Obviously, the most critical element of a good pinhole camera is a clean, round pinhole of the proper size for a given focal length. Here, I decided to take the easy route and purchased a set of micro drilled pinholes from the Pinhole Resource . These are drilled in 0.001" monel and the ones I received are very round and clean. From what I've read, the optimum pinhole diameter may be calculated from the following formula:
d = 0.00734 * sqrt( f )
where f is the focal length in inches, d is the diameter of the pinhole in inches and sqrt(f) is the square root of the focal length. My first camera has a focal length of 3.75" and from the formula, requires a pinhole of 0.0142" diameter. The set of pinholes from the Pinhole Resource included a pinhole of 0.0138" diameter, which is what I used in this camera. Aperture is simply focal length divided by lens diameter, which in this case is 3.75/0.0138 or f272. This is roughly 1/256 the amount of light produced by an aperture of f16. This means that, using the sunny 16 rule, in bright sunlight with ISO 100 speed film, the proper exposure is about 2.5 seconds. This exposure does not account for reciprocity, which varies with each type of film.
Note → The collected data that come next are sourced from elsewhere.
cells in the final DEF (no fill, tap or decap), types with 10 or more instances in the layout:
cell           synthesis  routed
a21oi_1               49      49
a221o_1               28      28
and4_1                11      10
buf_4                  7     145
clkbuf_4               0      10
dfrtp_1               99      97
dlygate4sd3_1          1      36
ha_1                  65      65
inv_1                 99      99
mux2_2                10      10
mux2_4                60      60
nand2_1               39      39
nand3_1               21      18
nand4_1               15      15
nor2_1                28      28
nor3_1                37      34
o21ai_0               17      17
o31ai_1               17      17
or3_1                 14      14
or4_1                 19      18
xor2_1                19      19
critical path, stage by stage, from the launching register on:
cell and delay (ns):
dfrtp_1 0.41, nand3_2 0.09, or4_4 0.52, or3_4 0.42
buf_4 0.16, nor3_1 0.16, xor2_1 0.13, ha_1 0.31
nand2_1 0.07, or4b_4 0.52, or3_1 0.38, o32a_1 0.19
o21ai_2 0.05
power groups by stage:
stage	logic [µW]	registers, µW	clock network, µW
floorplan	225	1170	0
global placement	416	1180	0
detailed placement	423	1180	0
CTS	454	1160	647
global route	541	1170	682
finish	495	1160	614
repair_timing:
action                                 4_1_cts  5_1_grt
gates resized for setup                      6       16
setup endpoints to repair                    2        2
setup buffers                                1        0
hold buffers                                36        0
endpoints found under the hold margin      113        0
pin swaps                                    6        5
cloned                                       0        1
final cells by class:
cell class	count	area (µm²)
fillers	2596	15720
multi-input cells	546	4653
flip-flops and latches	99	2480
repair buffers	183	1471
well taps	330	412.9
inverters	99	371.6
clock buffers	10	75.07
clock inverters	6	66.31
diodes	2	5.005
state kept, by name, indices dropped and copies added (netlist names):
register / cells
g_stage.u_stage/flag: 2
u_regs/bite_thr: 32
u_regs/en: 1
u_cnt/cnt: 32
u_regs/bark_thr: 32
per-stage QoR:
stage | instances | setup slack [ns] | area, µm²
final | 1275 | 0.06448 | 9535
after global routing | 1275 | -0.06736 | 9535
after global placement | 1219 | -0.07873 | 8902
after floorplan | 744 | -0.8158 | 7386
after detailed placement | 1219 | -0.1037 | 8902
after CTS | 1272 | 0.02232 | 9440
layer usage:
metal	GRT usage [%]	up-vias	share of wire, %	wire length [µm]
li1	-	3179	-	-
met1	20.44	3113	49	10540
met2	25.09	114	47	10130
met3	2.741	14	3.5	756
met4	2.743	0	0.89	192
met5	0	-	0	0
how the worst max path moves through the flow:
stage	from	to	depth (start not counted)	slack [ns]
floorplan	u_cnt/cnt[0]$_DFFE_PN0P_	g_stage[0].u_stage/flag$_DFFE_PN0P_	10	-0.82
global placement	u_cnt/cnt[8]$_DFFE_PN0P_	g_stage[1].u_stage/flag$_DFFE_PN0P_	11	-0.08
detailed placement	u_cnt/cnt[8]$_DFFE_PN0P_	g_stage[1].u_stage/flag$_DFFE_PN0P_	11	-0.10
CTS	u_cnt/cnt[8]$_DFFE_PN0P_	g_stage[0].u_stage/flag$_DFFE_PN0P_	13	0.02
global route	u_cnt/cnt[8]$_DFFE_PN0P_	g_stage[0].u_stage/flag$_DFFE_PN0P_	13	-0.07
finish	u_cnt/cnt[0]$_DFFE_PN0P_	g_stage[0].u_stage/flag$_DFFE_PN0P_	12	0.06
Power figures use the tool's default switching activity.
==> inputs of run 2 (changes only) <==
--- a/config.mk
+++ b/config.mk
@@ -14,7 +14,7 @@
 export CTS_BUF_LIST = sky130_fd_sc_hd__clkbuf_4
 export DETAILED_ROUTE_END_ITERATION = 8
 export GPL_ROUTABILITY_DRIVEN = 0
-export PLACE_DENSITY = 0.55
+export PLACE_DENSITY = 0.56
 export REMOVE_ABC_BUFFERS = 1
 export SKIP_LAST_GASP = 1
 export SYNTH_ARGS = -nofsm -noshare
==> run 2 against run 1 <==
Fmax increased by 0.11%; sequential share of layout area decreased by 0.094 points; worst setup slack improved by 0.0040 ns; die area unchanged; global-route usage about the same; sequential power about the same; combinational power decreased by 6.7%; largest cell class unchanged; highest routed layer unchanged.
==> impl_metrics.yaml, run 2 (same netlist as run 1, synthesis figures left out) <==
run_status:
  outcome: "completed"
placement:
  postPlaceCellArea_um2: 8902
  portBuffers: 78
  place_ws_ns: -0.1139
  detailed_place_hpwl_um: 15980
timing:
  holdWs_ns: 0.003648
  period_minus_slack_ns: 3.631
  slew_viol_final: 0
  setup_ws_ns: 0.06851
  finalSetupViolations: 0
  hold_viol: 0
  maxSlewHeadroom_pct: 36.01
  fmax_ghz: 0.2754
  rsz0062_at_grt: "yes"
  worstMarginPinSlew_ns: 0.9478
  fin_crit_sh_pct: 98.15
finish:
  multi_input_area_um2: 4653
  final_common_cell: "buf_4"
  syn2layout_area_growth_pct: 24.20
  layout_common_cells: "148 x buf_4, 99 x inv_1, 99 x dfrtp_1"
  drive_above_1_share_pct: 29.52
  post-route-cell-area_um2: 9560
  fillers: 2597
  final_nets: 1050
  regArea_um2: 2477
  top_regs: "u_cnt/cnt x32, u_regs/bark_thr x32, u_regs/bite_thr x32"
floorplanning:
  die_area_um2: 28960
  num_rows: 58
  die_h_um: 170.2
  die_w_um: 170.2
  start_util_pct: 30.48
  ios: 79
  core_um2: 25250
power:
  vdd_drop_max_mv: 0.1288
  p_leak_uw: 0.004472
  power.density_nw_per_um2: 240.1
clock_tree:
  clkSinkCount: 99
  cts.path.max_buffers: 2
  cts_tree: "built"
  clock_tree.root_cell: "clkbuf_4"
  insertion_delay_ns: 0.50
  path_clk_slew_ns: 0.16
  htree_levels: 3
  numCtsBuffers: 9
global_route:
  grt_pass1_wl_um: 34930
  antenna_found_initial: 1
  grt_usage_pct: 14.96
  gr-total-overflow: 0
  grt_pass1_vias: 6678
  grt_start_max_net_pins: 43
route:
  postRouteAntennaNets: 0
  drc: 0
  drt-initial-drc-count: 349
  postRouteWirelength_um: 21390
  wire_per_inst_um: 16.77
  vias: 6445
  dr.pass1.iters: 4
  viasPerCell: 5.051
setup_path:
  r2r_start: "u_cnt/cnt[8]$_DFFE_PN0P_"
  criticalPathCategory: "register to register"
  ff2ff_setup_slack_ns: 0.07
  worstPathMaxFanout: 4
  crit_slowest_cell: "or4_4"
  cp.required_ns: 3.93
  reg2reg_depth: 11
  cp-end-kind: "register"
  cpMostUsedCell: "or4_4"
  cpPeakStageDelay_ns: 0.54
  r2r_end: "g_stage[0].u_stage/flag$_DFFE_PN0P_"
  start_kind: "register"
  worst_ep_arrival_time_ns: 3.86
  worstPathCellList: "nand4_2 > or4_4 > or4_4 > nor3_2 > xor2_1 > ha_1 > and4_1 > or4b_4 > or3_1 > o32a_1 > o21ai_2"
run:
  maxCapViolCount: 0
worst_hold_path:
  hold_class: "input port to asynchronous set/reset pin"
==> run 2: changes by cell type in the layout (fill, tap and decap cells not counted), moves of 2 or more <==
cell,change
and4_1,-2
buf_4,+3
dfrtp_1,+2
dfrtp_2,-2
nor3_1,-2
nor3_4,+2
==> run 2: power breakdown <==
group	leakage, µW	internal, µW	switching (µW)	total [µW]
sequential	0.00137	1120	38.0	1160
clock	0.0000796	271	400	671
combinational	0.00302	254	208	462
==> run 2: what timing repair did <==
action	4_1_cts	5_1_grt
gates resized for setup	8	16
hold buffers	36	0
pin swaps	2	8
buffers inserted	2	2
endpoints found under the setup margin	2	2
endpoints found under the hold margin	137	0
The 3.75" focal length is roughly equivalent to a normal lens. I also have build pinhole cameras with focal lengths of 1.5" and 6" to create wide angle and telephoto cameras respectively. (The 1.5" camera does have some vignetting around the corners, so a 2" focal length may be preferable.)
Four of my finished pinhole cameras may be seen above. The wide-angle pinhole camera in the front is fitted with a 6x6 film back made for 4x5 view cameras. These may be easily found used for $80 to $100. The camera in the center of the back row was build out of basswood and is finished with a clear salad bowl finish. This photo was taken with a pinhole camera, which has a focal length of 2.75" and a pinhole diameter of 0.0126" for an aperture of f218. Exposure was for about 3 seconds on TMAX 100 4X5 sheet film.
This document describes the process I used to build a working pinhole camera. It is definitely not the easiest way to build a pinhole camera, but is simply what worked for me. If you are not familiar with the proper operation and safe use of the tools described in this document, don't even consider attempting this project. For example, if you don't know which direction to feed stock on a router table, stop now. Fingers don't grow back.
All the dimensions described in this document and included on the drawings are relative to the size of the film holders I bought and relative to the dimensions of the wood I had in my garage. If you change any materials, expect the other dimensions to change.
Read and understand the entire directions before you cut any wood. Also, purchase all of the materials before you begin, since you may not be able to find the exact same wood or hardware as I used and this will cause a change in the dimensions you use. You may want to change a dimension or two (particularly the depth of the 'lens' board rabbet) and you need to make these decisions before you start.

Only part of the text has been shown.